▸ **Your task**
Of all the lines in the entries below, give again exactly those starting at the line containing "clock: 10.0 ns" and ending at the line containing "unchanged except that", both ends included, and no others.

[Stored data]
This is an optimization exercise on Yosys and OpenROAD, whose aim is small area, not a production implementation. Function was checked by simulation only, so behaviour that the tests miss may differ from the original. Power is estimated from default activity; no workload was simulated.

run 1:
// bf_top
module bf_top #(
   parameter int TABLE_DEPTH  = 1024,
   parameter int EPOCH_CYCLES = 2032,
   parameter int SCRUB_BATCH  = 6
) (
   input  logic                    clk,
   input  logic                    rst,
   input  logic                    req_valid,
   input  bf_ctrl_pkg::req_kind_t  req_kind,
   input  bf_word_pkg::sram_addr_t req_hash0,
   input  bf_word_pkg::sram_addr_t req_hash1,
   output logic                    req_ready,
   output logic                    sram_rd_req,
   output bf_word_pkg::sram_addr_t sram_rd_addr,
   input  bf_word_pkg::sram_word_t sram_rd_data,
   input  logic                    sram_rd_vld,
   output logic                    sram_wr_req,
   output bf_word_pkg::sram_addr_t sram_wr_addr,
   output bf_word_pkg::sram_word_t sram_wr_data
);
clock: 10.0 ns
lec_check: 0
cap_margin: 20
core_margin: 2
core_utilization: 70
gpl_timing_driven: 0
slew_margin: 20
standard.sh (not shown) runs the stock make flow with config.mk's settings and CLKGATE_MAP_FILE= SYNTH_SCRIPT=/design/flow/synth_recipe.tcl, a recipe that flattens the netlist after the stock synthesis.
==> flow/flow/run.sh <==
#!/bin/bash
# Own layout flow: the standard layout (standard.sh, all steps), with
# three changes:
#  - synthesis runs the standard flow's own script (synth_recipe.tcl) unchanged except that
#    ABC maps the logic with an area-oriented script (flow/abc_area.script)
#    in place of ORFS's speed script; the registers are mapped as before;
#  - the port buffers that global placement inserts use the smallest buffer,
#    sky130_fd_sc_hd__buf_1 (ORFS variable BUFFER_PORTS_ARGS);
#  - clock tree synthesis inserts no dummy loads, uses clkbuf_8 and clusters
#    of at most 16 sinks within 50 um (ORFS variable CTS_ARGS).
# make's full output goes to standard.log here; ORFS's per-step logs are in
# orfs/logs/.
set -euo pipefail
here=$(pwd)
{
  cat <<'TCL'
# synth_recipe.tcl with ABC's -script replaced by $::env(MY_ABC_SCRIPT)
proc abc {args} {
  set i [lsearch -exact $args -script]
  if { $i >= 0 } {
    set args [lreplace $args $i [expr {$i + 1}] -script $::env(MY_ABC_SCRIPT)]
  }
  yosys abc {*}$args
}
TCL
  cat "$here/synth_recipe.tcl"
} > "$here/my_synth.tcl"
export MY_ABC_SCRIPT="$here/flow/abc_area.script"
export BUFFER_PORTS_ARGS="-buffer_cell sky130_fd_sc_hd__buf_1"
export CTS_ARGS="-sink_clustering_enable -repair_clock_nets -dont_use_dummy_load -buf_list sky130_fd_sc_hd__clkbuf_8 -sink_clustering_size 16 -sink_clustering_max_diameter 50"
bash standard.sh "SYNTH_SCRIPT=$here/my_synth.tcl" finish > standard.log 2>&1
==> flow/flow/abc_area.script <==
strash
&get -n
&deepsyn -T 60
&put
dch -f
map -a
strash
dch -f
map -a
topo
Setup changes, run 1 to run 2
# run 1
export LEC_CHECK = 0
export CAP_MARGIN = 20
export CORE_MARGIN = 2
export CORE_UTILIZATION = 70
export GPL_TIMING_DRIVEN = 0
export SLEW_MARGIN = 20
create_clock -name core_clock -period 10.0 [get_ports {clk}]
# run 2
export LEC_CHECK = 0
export CAP_MARGIN = 5
export CORE_MARGIN = 2
export CORE_UTILIZATION = 70
export SLEW_MARGIN = 5
create_clock -name core_clock -period 10.0 [get_ports {clk}]
Findings:
For run 1, the first element of the critical path was u_engine.state[0], unlike run 2, where it was pend[2]. Side by side, routed wire length turned out lower in run 2 than in run 1. Delta(area share of buffers outside the clock network, run 2 - run 1) < 0. Run 2: clock skew 0.011 ns below run 1. Run 2 vs. run 1: multi-input gate share of the layout cell area went up by 0.45 points. Delta (run 2 minus run 1): weighted congestion reported at the end of routability-driven placement shrank by 1.1%; post-route clock period utilization shrank by 5.8 points; final setup slack of the worst path grew by 0.58 ns.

▸ **Output**
clock: 10.0 ns
lec_check: 0
cap_margin: 20
core_margin: 2
core_utilization: 70
gpl_timing_driven: 0
slew_margin: 20
standard.sh (not shown) runs the stock make flow with config.mk's settings and CLKGATE_MAP_FILE= SYNTH_SCRIPT=/design/flow/synth_recipe.tcl, a recipe that flattens the netlist after the stock synthesis.
==> flow/flow/run.sh <==
#!/bin/bash
# Own layout flow: the standard layout (standard.sh, all steps), with
# three changes:
#  - synthesis runs the standard flow's own script (synth_recipe.tcl) unchanged except that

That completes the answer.